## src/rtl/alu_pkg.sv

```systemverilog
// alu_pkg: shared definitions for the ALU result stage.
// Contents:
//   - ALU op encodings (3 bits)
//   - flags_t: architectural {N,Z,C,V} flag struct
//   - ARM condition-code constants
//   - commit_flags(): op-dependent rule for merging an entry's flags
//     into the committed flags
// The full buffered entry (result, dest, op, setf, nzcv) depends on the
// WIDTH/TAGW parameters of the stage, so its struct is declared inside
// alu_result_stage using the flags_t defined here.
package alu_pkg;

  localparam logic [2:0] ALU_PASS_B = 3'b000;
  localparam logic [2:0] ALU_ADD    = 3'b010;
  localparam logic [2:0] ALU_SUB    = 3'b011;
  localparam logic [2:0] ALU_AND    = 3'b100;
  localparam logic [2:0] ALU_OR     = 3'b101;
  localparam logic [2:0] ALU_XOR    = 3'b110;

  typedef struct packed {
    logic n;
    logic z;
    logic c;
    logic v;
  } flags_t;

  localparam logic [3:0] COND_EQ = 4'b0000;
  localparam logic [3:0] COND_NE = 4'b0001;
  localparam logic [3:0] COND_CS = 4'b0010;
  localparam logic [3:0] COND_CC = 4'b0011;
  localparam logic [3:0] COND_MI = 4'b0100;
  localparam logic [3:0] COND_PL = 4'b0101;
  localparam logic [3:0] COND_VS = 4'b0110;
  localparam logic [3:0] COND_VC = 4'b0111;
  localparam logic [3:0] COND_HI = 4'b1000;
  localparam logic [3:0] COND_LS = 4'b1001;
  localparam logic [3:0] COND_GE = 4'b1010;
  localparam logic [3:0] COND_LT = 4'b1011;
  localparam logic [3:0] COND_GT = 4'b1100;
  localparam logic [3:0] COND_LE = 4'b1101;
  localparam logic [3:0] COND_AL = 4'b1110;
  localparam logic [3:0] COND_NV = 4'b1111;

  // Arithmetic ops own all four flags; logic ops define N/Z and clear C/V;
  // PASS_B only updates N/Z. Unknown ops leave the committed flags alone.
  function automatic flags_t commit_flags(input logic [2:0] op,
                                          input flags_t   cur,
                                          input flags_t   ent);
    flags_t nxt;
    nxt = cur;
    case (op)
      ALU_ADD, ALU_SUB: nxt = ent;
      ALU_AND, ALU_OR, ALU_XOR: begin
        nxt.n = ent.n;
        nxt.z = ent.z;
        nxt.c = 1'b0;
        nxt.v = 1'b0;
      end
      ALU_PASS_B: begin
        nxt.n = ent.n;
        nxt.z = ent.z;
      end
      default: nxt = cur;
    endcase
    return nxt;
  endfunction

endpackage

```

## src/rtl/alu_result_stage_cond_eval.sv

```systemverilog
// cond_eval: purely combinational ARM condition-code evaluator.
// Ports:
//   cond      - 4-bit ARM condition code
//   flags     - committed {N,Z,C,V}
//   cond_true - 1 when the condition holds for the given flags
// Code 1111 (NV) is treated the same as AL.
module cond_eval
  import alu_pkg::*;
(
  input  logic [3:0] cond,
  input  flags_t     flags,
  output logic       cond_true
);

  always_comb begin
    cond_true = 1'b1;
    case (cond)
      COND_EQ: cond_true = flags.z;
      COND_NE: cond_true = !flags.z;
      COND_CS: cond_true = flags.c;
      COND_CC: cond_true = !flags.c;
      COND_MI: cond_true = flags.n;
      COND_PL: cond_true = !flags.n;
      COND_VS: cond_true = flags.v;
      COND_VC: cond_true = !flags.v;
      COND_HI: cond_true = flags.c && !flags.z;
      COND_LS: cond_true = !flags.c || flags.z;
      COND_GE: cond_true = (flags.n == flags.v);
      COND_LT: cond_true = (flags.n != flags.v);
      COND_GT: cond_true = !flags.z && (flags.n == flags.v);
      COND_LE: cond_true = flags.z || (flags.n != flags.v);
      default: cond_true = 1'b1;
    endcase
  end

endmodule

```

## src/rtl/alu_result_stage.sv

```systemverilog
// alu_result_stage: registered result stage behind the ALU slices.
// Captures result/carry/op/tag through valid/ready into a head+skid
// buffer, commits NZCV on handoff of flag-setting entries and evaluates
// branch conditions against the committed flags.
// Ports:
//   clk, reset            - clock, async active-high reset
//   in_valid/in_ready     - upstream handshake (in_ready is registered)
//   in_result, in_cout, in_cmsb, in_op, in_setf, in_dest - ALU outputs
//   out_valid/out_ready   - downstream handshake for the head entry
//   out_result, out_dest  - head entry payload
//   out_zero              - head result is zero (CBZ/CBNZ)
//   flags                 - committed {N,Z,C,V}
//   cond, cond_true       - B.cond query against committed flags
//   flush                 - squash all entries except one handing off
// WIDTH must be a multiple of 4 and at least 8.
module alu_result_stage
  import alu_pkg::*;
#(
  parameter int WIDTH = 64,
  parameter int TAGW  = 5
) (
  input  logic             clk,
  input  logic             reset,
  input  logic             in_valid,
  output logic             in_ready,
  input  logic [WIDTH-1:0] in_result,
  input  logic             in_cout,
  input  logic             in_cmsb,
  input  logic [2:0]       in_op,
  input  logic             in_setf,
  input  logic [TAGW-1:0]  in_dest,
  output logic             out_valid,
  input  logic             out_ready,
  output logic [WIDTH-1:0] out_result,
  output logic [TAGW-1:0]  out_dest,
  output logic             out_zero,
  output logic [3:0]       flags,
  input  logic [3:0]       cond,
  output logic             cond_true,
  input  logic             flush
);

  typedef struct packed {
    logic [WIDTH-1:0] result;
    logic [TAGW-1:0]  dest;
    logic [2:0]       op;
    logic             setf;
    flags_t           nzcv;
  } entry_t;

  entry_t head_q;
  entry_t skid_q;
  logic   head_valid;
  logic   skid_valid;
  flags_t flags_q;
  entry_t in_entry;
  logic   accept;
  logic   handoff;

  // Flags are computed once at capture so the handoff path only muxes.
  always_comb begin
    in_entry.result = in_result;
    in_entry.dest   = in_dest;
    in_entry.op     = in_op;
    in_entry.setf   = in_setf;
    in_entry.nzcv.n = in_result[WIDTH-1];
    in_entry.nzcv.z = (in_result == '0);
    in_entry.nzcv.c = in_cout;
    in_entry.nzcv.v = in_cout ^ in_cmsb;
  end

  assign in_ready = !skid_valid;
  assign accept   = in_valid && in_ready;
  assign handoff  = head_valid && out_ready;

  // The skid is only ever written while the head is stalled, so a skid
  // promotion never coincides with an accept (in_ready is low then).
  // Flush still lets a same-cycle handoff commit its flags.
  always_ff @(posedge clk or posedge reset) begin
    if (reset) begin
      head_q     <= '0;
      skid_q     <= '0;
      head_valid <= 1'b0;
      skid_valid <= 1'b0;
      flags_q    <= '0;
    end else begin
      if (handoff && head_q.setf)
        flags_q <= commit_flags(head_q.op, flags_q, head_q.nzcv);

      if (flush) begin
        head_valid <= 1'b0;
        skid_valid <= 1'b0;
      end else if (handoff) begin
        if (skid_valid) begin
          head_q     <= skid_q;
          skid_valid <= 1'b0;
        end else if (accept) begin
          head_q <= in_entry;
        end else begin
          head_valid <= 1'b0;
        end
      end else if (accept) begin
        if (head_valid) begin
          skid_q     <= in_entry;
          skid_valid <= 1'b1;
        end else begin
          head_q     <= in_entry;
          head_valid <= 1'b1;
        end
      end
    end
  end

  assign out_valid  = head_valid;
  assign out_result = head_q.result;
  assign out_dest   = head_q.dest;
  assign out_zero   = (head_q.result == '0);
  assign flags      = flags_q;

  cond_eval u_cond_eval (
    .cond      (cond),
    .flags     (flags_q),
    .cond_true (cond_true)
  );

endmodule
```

=======

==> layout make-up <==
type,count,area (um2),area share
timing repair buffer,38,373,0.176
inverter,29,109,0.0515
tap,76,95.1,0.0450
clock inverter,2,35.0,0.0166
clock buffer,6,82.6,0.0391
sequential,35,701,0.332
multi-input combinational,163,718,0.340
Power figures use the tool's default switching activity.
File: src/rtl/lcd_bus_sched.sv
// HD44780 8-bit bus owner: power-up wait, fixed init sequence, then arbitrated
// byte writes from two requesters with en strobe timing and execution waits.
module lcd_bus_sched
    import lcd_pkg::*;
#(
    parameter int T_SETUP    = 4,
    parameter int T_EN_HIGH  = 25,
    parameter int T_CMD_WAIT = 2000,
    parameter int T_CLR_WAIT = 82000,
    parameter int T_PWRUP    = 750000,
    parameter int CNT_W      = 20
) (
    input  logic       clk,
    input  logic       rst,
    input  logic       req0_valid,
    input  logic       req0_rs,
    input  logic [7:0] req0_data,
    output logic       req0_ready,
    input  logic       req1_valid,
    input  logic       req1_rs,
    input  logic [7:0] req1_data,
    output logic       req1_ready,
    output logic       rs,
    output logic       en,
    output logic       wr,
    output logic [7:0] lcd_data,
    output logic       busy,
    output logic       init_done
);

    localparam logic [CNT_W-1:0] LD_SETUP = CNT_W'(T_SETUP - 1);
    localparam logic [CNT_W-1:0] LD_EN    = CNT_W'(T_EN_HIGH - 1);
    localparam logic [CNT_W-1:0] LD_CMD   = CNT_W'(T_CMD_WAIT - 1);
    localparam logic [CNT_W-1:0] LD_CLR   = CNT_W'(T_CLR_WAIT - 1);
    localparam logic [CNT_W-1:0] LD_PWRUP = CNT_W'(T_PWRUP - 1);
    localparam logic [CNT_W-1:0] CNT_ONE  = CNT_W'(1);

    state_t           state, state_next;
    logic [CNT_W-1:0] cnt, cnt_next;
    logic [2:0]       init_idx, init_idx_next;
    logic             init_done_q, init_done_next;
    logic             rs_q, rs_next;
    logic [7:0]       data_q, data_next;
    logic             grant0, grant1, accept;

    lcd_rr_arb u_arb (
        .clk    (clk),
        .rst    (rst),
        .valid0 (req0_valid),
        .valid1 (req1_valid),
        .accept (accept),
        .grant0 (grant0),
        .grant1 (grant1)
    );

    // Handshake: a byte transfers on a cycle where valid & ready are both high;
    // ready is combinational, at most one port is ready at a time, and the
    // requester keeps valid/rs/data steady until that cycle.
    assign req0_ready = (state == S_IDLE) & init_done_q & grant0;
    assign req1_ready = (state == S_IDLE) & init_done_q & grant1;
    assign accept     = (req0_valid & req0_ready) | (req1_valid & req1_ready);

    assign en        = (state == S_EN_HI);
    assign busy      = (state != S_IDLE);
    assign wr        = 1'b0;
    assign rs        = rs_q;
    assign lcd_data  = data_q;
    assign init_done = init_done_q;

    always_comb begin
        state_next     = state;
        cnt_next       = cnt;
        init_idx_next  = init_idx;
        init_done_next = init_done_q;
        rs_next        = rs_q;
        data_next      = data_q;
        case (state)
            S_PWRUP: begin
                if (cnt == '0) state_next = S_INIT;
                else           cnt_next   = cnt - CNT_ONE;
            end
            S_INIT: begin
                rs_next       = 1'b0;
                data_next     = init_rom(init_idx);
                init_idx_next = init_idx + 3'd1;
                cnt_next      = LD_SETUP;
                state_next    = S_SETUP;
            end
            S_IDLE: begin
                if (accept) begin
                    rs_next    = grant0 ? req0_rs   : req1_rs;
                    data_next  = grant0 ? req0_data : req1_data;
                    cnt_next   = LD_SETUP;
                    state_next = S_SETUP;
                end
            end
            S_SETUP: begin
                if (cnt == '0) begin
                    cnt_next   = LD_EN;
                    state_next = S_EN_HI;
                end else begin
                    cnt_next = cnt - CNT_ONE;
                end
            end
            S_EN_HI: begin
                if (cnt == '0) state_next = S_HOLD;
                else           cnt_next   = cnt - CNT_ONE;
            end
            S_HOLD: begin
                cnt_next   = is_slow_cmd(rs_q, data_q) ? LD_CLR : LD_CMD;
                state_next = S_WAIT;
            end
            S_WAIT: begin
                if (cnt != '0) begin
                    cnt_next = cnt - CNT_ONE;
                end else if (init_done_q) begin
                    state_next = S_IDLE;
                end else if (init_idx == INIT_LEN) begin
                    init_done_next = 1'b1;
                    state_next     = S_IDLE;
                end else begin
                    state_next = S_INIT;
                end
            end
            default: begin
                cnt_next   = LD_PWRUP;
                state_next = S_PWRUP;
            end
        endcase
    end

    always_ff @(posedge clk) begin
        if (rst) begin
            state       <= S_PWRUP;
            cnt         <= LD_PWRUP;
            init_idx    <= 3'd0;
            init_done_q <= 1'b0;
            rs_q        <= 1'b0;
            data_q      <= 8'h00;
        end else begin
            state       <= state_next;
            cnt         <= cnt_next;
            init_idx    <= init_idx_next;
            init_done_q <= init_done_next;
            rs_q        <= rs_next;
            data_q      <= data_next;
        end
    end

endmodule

=======

What is wanted is one number: how many lines in the listing hold the string "accept".

9